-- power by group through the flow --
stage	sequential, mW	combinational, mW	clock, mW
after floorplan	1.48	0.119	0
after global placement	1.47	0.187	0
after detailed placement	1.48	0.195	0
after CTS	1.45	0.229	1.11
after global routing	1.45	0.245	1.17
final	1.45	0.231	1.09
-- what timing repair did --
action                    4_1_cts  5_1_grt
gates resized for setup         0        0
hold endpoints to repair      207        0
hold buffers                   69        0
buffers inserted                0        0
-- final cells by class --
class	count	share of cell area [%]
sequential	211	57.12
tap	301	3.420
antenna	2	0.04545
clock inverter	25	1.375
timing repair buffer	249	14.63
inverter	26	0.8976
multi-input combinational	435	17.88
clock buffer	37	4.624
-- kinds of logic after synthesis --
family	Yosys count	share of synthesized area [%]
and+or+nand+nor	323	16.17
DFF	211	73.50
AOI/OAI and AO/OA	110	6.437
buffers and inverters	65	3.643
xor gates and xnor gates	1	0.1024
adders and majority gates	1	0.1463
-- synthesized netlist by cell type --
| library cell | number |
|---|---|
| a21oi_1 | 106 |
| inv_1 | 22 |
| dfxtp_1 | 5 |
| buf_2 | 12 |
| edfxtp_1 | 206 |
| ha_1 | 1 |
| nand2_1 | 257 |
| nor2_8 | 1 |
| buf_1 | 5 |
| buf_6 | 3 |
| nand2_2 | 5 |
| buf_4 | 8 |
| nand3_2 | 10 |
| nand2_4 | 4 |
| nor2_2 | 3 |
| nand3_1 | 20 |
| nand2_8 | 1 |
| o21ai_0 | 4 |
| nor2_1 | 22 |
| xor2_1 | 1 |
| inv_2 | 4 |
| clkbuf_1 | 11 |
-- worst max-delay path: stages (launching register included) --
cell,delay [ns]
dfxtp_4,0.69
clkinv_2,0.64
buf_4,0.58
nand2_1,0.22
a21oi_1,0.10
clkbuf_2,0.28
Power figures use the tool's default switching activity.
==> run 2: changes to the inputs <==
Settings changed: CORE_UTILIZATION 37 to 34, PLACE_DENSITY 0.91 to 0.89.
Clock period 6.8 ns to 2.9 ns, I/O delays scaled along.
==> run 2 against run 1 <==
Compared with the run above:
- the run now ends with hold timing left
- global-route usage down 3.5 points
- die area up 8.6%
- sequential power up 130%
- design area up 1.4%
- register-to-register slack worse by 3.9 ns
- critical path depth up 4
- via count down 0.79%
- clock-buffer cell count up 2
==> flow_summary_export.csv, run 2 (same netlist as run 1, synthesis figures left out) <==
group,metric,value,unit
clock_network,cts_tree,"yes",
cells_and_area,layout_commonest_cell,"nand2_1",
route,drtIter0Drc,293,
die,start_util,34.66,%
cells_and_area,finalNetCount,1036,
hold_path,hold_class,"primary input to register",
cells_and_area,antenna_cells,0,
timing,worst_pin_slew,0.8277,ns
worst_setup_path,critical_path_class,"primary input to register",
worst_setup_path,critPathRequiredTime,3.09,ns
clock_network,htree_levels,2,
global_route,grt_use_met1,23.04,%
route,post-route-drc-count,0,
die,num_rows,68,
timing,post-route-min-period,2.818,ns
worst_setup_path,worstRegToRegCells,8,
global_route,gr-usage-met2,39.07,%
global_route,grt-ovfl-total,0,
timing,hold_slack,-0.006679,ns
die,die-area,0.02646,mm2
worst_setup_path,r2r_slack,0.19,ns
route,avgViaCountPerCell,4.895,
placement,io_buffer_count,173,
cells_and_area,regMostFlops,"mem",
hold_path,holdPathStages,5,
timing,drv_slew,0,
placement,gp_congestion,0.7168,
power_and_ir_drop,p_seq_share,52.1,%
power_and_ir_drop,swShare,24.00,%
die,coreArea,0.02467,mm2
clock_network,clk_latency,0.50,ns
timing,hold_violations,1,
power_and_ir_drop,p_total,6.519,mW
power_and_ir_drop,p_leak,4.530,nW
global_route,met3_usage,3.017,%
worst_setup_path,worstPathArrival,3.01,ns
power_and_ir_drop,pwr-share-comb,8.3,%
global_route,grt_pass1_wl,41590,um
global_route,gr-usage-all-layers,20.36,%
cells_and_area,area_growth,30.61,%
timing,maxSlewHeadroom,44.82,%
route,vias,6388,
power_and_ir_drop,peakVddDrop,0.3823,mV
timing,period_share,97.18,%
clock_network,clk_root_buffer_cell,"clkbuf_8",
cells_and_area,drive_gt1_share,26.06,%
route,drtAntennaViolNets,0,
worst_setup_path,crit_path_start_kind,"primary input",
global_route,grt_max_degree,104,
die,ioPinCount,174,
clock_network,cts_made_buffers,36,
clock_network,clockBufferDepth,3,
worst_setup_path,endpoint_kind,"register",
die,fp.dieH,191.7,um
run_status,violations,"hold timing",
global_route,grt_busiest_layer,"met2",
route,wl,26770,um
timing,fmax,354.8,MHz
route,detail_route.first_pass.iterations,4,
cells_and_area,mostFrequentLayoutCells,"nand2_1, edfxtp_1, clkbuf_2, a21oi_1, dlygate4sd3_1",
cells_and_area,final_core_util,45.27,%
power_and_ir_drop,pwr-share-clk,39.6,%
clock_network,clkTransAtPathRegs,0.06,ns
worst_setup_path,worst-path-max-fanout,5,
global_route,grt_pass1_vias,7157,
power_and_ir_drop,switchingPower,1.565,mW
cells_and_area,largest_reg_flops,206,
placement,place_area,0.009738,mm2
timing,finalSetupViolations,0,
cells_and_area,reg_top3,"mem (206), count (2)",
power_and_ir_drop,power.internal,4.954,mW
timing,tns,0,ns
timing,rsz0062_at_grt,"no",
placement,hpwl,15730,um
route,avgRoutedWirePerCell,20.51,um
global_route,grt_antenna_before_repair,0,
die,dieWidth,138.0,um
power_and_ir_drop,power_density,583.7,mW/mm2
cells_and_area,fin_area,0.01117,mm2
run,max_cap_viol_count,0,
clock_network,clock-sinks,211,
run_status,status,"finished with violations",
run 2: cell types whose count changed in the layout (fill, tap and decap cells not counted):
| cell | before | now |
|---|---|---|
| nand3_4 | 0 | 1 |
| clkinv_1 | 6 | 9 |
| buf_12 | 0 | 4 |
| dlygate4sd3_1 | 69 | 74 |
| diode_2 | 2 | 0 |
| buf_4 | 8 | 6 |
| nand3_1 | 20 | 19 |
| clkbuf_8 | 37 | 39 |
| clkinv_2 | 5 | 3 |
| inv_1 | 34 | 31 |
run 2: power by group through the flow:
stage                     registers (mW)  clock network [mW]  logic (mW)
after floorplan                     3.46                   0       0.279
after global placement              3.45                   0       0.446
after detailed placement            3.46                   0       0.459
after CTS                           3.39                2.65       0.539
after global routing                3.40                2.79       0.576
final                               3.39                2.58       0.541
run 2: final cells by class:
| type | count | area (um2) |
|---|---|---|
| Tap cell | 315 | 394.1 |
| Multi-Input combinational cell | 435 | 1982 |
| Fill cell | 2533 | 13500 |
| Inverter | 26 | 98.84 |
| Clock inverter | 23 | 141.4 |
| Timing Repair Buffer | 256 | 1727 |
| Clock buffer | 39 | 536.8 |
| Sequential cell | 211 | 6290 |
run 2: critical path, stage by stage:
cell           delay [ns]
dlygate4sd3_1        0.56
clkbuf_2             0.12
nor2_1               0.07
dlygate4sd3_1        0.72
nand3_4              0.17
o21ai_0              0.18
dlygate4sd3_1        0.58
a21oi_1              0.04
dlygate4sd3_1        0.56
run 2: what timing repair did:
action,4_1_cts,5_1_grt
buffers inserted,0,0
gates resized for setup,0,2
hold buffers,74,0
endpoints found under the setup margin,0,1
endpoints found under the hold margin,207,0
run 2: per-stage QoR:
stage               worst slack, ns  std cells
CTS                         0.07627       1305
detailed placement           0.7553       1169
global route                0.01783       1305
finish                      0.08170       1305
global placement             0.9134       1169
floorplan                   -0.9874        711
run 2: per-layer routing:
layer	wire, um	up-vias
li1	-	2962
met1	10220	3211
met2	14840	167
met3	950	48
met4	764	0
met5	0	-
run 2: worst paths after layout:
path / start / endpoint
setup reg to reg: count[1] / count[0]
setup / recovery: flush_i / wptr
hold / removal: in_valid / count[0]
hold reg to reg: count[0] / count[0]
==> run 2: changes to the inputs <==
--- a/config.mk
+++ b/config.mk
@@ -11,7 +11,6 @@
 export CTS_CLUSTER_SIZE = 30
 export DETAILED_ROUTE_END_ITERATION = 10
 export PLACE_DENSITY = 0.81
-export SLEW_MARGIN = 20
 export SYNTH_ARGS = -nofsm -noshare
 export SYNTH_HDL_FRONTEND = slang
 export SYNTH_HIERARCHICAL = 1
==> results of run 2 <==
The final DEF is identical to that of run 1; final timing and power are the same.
## src/rtl/fetch_pkg.sv

```systemverilog
// Shared constants for the instruction-fetch sequencer.
// State encodings and PC-select codes used by fetch_ctrl and its neighbours.
package fetch_pkg;

    localparam logic [2:0] IDLE   = 3'd0;
    localparam logic [2:0] REQ    = 3'd1;
    localparam logic [2:0] HOLD   = 3'd2;
    localparam logic [2:0] UPDATE = 3'd3;
    localparam logic [2:0] ERR    = 3'd4;

    localparam int unsigned PC_INCR = 4;

    localparam logic PC_SRC_SEQ = 1'b0;
    localparam logic PC_SRC_BR  = 1'b1;

endpackage

```

## src/rtl/fetch_ctrl_if.sv

```systemverilog
// Fetch sequencer bus: PC register controls, instruction memory
// port and the decode-side valid/ready handshake.
interface fetch_ctrl_if #(
    parameter int data_Size = 32
) ();

    logic [data_Size-1:0] pc_in;
    logic                 pc_load;
    logic                 pc_src;
    logic                 imem_req;
    logic [data_Size-1:0] imem_addr;
    logic                 imem_ack;
    logic [data_Size-1:0] imem_rdata;
    logic [data_Size-1:0] instr;
    logic                 instr_valid;
    logic                 instr_ready;
    logic                 branch_taken;
    logic                 fetch_err;

    modport master (
        input  pc_in, imem_ack, imem_rdata,
        input  instr_ready, branch_taken,
        output pc_load, pc_src, imem_req, imem_addr,
        output instr, instr_valid, fetch_err
    );

    modport slave (
        output pc_in, imem_ack, imem_rdata,
        output instr_ready, branch_taken,
        input  pc_load, pc_src, imem_req, imem_addr,
        input  instr, instr_valid, fetch_err
    );

endinterface

```

## src/rtl/fetch_ctrl.sv

```systemverilog
// Multi-cycle fetch sequencer: request, hold for decode, update PC.
// A sticky error is raised when memory leaves MAX_WAIT requests unanswered.
module fetch_ctrl
    import fetch_pkg::*;
#(
    parameter int data_Size = 32,
    parameter int MAX_WAIT  = 15
) (
    input  logic         clk,
    input  logic         areset,
    fetch_ctrl_if.master bus
);

    localparam int CW = $clog2(MAX_WAIT + 1);

    logic [2:0]           r_state;
    logic [2:0]           w_next;
    logic [CW-1:0]        r_wait;
    logic [data_Size-1:0] r_instr;
    logic                 r_br;
    logic                 w_ack;
    logic                 w_hs;
    logic                 w_tmo;

    assign w_ack = (r_state == REQ) && bus.imem_ack;
    assign w_hs  = (r_state == HOLD) && bus.instr_ready;
    // This miss is the MAX_WAIT-th in a row; an ack in the same cycle still wins.
    assign w_tmo = (r_wait == CW'(MAX_WAIT - 1));

    always_comb begin
        w_next = r_state;
        unique case (r_state)
            IDLE:    w_next = REQ;
            REQ: begin
                if (bus.imem_ack)
                    w_next = HOLD;
                else if (w_tmo)
                    w_next = ERR;
            end
            HOLD: begin
                if (bus.instr_ready)
                    w_next = UPDATE;
            end
            UPDATE:  w_next = REQ;
            ERR:     w_next = ERR;
            default: w_next = IDLE;
        endcase
    end

    always_ff @(posedge clk or negedge areset) begin
        if (!areset) begin
            r_state <= IDLE;
            r_wait  <= '0;
            r_instr <= '0;
            r_br    <= 1'b0;
        end else begin
            r_state <= w_next;
            if (w_ack) begin
                r_instr <= bus.imem_rdata;
                r_wait  <= '0;
            end else if (r_state == REQ) begin
                r_wait <= r_wait + CW'(1);
            end
            if (w_hs)
                r_br <= bus.branch_taken;
        end
    end

    assign bus.imem_req    = (r_state == REQ);
    assign bus.imem_addr   = (r_state == REQ) ? bus.pc_in : '0;
    assign bus.instr       = r_instr;
    assign bus.instr_valid = (r_state == HOLD);
    assign bus.pc_load     = (r_state == UPDATE);
    assign bus.pc_src      = (r_state == UPDATE) ? r_br : PC_SRC_SEQ;
    assign bus.fetch_err   = (r_state == ERR);

endmodule
```

## src/flat_wrapper.sv

```systemverilog
// flat-port wrapper written by rule: the top's interface ports become plain ports
module fetch_ctrl_flat import fetch_pkg::*;
#(
    parameter int data_Size = 32,
    parameter int MAX_WAIT  = 15
)
  (clk, areset, bus_pc_in, bus_imem_ack, bus_imem_rdata, bus_instr_ready, bus_branch_taken, bus_pc_load, bus_pc_src, bus_imem_req, bus_imem_addr, bus_instr, bus_instr_valid, bus_fetch_err);
  fetch_ctrl_if #(.data_Size(data_Size)) bus_i ();
  input  logic clk;
  input  logic areset;
  input wire logic [$bits(bus_i.pc_in)-1:0] bus_pc_in;
  input wire logic [$bits(bus_i.imem_ack)-1:0] bus_imem_ack;
  input wire logic [$bits(bus_i.imem_rdata)-1:0] bus_imem_rdata;
  input wire logic [$bits(bus_i.instr_ready)-1:0] bus_instr_ready;
  input wire logic [$bits(bus_i.branch_taken)-1:0] bus_branch_taken;
  output wire logic [$bits(bus_i.pc_load)-1:0] bus_pc_load;
  output wire logic [$bits(bus_i.pc_src)-1:0] bus_pc_src;
  output wire logic [$bits(bus_i.imem_req)-1:0] bus_imem_req;
  output wire logic [$bits(bus_i.imem_addr)-1:0] bus_imem_addr;
  output wire logic [$bits(bus_i.instr)-1:0] bus_instr;
  output wire logic [$bits(bus_i.instr_valid)-1:0] bus_instr_valid;
  output wire logic [$bits(bus_i.fetch_err)-1:0] bus_fetch_err;
  assign bus_i.pc_in = bus_pc_in;
  assign bus_i.imem_ack = bus_imem_ack;
  assign bus_i.imem_rdata = bus_imem_rdata;
  assign bus_i.instr_ready = bus_instr_ready;
  assign bus_i.branch_taken = bus_branch_taken;
  assign bus_pc_load = bus_i.pc_load;
  assign bus_pc_src = bus_i.pc_src;
  assign bus_imem_req = bus_i.imem_req;
  assign bus_imem_addr = bus_i.imem_addr;
  assign bus_instr = bus_i.instr;
  assign bus_instr_valid = bus_i.instr_valid;
  assign bus_fetch_err = bus_i.fetch_err;
  fetch_ctrl #(.data_Size(data_Size), .MAX_WAIT(MAX_WAIT)) u_core (.clk(clk), .areset(areset), .bus(bus_i));
endmodule
```
===== src/rtl/pcs_codes_pkg.sv =====
// PCS fill codes shared by the TX FIFO and the link checkers.
// One place for IDLE/SYNC/LANEOK encodings so producers and checkers cannot drift apart.
package pcs_codes_pkg;

    localparam logic [11:0] PCS_IDLE        = 12'h555;
    localparam logic [11:0] PCS_SYNC        = 12'hAAA;
    localparam logic [3:0]  PCS_LANEOK_HEAD = 4'hB;

    function automatic logic [11:0] laneok_word(input logic [3:0] head, input logic [7:0] status);
        return {head, status};
    endfunction

endpackage


===== src/rtl/tx_fifo_mem.sv =====
// DEPTH x 12 register array: one synchronous write port, two asynchronous read ports
// so the two oldest words can be emitted in a single pop.
module tx_fifo_mem #(
    parameter int DEPTH = 16,
    parameter int AW    = $clog2(DEPTH)
) (
    input  logic          clk,
    input  logic          we_i,
    input  logic [AW-1:0] waddr_i,
    input  logic [11:0]   wdata_i,
    input  logic [AW-1:0] raddr0_i,
    input  logic [AW-1:0] raddr1_i,
    output logic [11:0]   rdata0_o,
    output logic [11:0]   rdata1_o
);

    logic [11:0] mem_q [DEPTH];

    always_ff @(posedge clk) begin
        if (we_i) begin
            mem_q[waddr_i] <= wdata_i;
        end
    end

    assign rdata0_o = mem_q[raddr0_i];
    assign rdata1_o = mem_q[raddr1_i];

endmodule


===== src/rtl/tx_fifo.sv =====
// Transmit FIFO packing up to two 12-bit words per pop into a 24-bit beat,
// with periodic SYNC insertion and one-shot LANEOK reporting in spare slots.
module tx_fifo
    import pcs_codes_pkg::*;
#(
    parameter int          DEPTH       = 16,
    parameter int          SYNC_PERIOD = 256,
    parameter logic [11:0] IDLE        = PCS_IDLE,
    parameter logic [11:0] SYNC        = PCS_SYNC,
    parameter logic [3:0]  LANEOK_HEAD = PCS_LANEOK_HEAD
) (
    input  logic                     clk,
    input  logic                     reset,
    input  logic                     wr_en,
    input  logic [11:0]              wr_data,
    output logic                     full,
    output logic                     overflow,
    output logic [$clog2(DEPTH):0]   level,
    input  logic [7:0]               lane_ok,
    input  logic                     pop,
    output logic [1:0]               en_rd,
    output logic [23:0]              data_rd
);

    localparam int AW = $clog2(DEPTH);
    localparam int LW = AW + 1;
    localparam int CW = $clog2(SYNC_PERIOD);

    logic [LW-1:0] wr_ptr_q, wr_ptr_d;
    logic [LW-1:0] rd_ptr_q, rd_ptr_d;
    logic [LW-1:0] level_q, level_d;
    logic          full_q, full_d;
    logic          overflow_q;
    logic [CW-1:0] pop_cnt_q;
    logic          sync_q;
    logic [7:0]    lane_ok_q;
    logic          laneok_q;

    logic          push_ok;
    logic [11:0]   rdata0, rdata1;
    logic [11:0]   fill_word;
    logic [11:0]   slot0, slot1;
    logic [1:0]    en_c;
    logic [1:0]    n_pop;
    logic          sync_clr;
    logic          laneok_used;

    assign push_ok = wr_en & ~full_q;

    tx_fifo_mem #(.DEPTH(DEPTH)) u_mem (
        .clk      (clk),
        .we_i     (push_ok),
        .waddr_i  (wr_ptr_q[AW-1:0]),
        .wdata_i  (wr_data),
        .raddr0_i (rd_ptr_q[AW-1:0]),
        .raddr1_i (rd_ptr_q[AW-1:0] + AW'(1)),
        .rdata0_o (rdata0),
        .rdata1_o (rdata1)
    );

    assign fill_word = laneok_q ? laneok_word(LANEOK_HEAD, lane_ok_q) : IDLE;

    // Slot packing: a pending SYNC always takes the low slot; spare slots get LANEOK once, then IDLE.
    always_comb begin
        en_c        = 2'b00;
        slot0       = IDLE;
        slot1       = IDLE;
        n_pop       = 2'd0;
        sync_clr    = 1'b0;
        laneok_used = 1'b0;
        if (pop) begin
            if (sync_q) begin
                slot0    = SYNC;
                sync_clr = 1'b1;
                if (level_q != '0) begin
                    en_c  = 2'b10;
                    slot1 = rdata0;
                    n_pop = 2'd1;
                end else begin
                    slot1       = fill_word;
                    laneok_used = laneok_q;
                end
            end else if (level_q >= LW'(2)) begin
                en_c  = 2'b11;
                slot0 = rdata0;
                slot1 = rdata1;
                n_pop = 2'd2;
            end else if (level_q == LW'(1)) begin
                en_c        = 2'b01;
                slot0       = rdata0;
                slot1       = fill_word;
                n_pop       = 2'd1;
                laneok_used = laneok_q;
            end else begin
                slot0       = fill_word;
                laneok_used = laneok_q;
            end
        end
    end

    assign en_rd   = reset ? 2'b00 : en_c;
    assign data_rd = reset ? {IDLE, IDLE} : {slot1, slot0};

    always_comb begin
        wr_ptr_d = wr_ptr_q + LW'(push_ok);
        rd_ptr_d = rd_ptr_q + LW'(n_pop);
        level_d  = wr_ptr_d - rd_ptr_d;
        full_d   = (wr_ptr_d[AW] != rd_ptr_d[AW]) && (wr_ptr_d[AW-1:0] == rd_ptr_d[AW-1:0]);
    end

    always_ff @(posedge clk or posedge reset) begin
        if (reset) begin
            wr_ptr_q   <= '0;
            rd_ptr_q   <= '0;
            level_q    <= '0;
            full_q     <= 1'b0;
            overflow_q <= 1'b0;
            pop_cnt_q  <= '0;
            sync_q     <= 1'b1;
            lane_ok_q  <= '0;
            laneok_q   <= 1'b0;
        end else begin
            wr_ptr_q   <= wr_ptr_d;
            rd_ptr_q   <= rd_ptr_d;
            level_q    <= level_d;
            full_q     <= full_d;
            overflow_q <= overflow_q | (wr_en & full_q);
            lane_ok_q  <= lane_ok;
            if (pop) begin
                pop_cnt_q <= pop_cnt_q + CW'(1);
            end
            // Wrap of the pop counter re-arms SYNC; set has priority over the clear.
            if (pop && (&pop_cnt_q)) begin
                sync_q <= 1'b1;
            end else if (sync_clr) begin
                sync_q <= 1'b0;
            end
            if (lane_ok != lane_ok_q) begin
                laneok_q <= 1'b1;
            end else if (laneok_used) begin
                laneok_q <= 1'b0;
            end
        end
    end

    assign level    = level_q;
    assign full     = full_q;
    assign overflow = overflow_q;

endmodule


===== config.mk =====
export PLATFORM = sky130hd
export DESIGN_NAME = tx_fifo
export DESIGN_NICKNAME = d
export VERILOG_FILES = /design/src/rtl/pcs_codes_pkg.sv /design/src/rtl/tx_fifo_mem.sv /design/src/rtl/tx_fifo.sv
export SDC_FILE = /design/constraint.sdc
export NUM_CORES = 1
export LEC_CHECK = 0
export ABC_AREA = 1
export CAP_MARGIN = 20
export CORE_UTILIZATION = 49
export DETAILED_ROUTE_END_ITERATION = 10
export PLACE_DENSITY = 0.67
export SLEW_MARGIN = 20
export SYNTH_ARGS = -nofsm -noshare
export SYNTH_HDL_FRONTEND = slang
export SYNTH_SLANG_ARGS = --single-unit

===== constraint.sdc =====
create_clock -name clk -period 4.6 [get_ports clk]
set_input_delay 0.69 -clock clk [delete_from_list [all_inputs] [get_ports clk]]
set_output_delay 0.69 -clock clk [all_outputs]
set_load 0.02 [all_outputs]

==> results of run 1 <==
cell families (layout without fill, tap and decap cells):
kind of cell               after synthesis  in the layout  synth area share
and+or+nand+nor                        702            702             0.250
buffers and inverters                  237            296            0.0819
DFF                                    227            227             0.553
AOI/OAI and AO/OA                      185            185            0.0857
xor gates and xnor gates                22             22            0.0186
adders and majority gates               10             10            0.0110
final cells by class:
cell class	count	area, um2
tap	319	399
timing repair buffer	91	861
fill	2037	10100
multi-input combinational	919	4380
clock inverter	12	67.6
sequential	227	6650
inverter	158	596
clock buffer	35	684
cells in the mapped netlist (5+ instances only):
master / n / area share
inv_1: 152 / 0.048
nand2_1: 366 / 0.11
buf_4: 5 / 0.0031
edfxtp_1: 192 / 0.48
xnor2_1: 6 / 0.0044
o211ai_1: 38 / 0.024
nor2_1: 80 / 0.025
buf_2: 48 / 0.020
o21ai_0: 72 / 0.030
nand3_1: 240 / 0.10
inv_2: 6 / 0.0019
ha_1: 9 / 0.0094
o21ai_1: 13 / 0.0054
xor2_1: 12 / 0.0088
clkbuf_1: 13 / 0.0041
buf_1: 11 / 0.0034
dfrtp_1: 34 / 0.071
a21oi_1: 59 / 0.025
sequential cells by signal, summed over array words and instances, names as in the netlist:
signal       count
overflow         1
pop_cnt_q        8
sync_q           1
full             1
rd_ptr_q         5
wr_ptr_q         5
u_mem.mem_q    192
level            5
lane_ok_q        8
laneok_q         1
report_power, final:
part / leakage, nW / total [W] / switching, W / internal (W)
clock network: 0.365 / 0.00184 / 0.000801 / 0.00104
logic: 3.21 / 0.00537 / 0.00363 / 0.00174
registers: 2.15 / 0.00279 / 0.000238 / 0.00255
stage by stage:
| stage | hold slack [ps] | instance area (um2) | total power (W) |
|---|---|---|---|
| finish | 450 | 13600 | 0.0100 |
| global route | 498 | 13600 | 0.0107 |
| CTS | 455 | 13600 | 0.00993 |
| detailed placement | 443 | 12900 | 0.00809 |
| global placement | 442 | 12900 | 0.00802 |
| floorplan | 442 | 12000 | 0.00639 |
◆ ◆ ◆ ◆ ◆
▸ **Task to complete**
What you give back should be only the lines of the records above, starting at the line with "- sequential power up 130%" and ending at the line with "group,metric,value,unit", restated word for word.

▸ **Task output**
- sequential power up 130%
- design area up 1.4%
- register-to-register slack worse by 3.9 ns
- critical path depth up 4
- via count down 0.79%
- clock-buffer cell count up 2
==> flow_summary_export.csv, run 2 (same netlist as run 1, synthesis figures left out) <==
group,metric,value,unit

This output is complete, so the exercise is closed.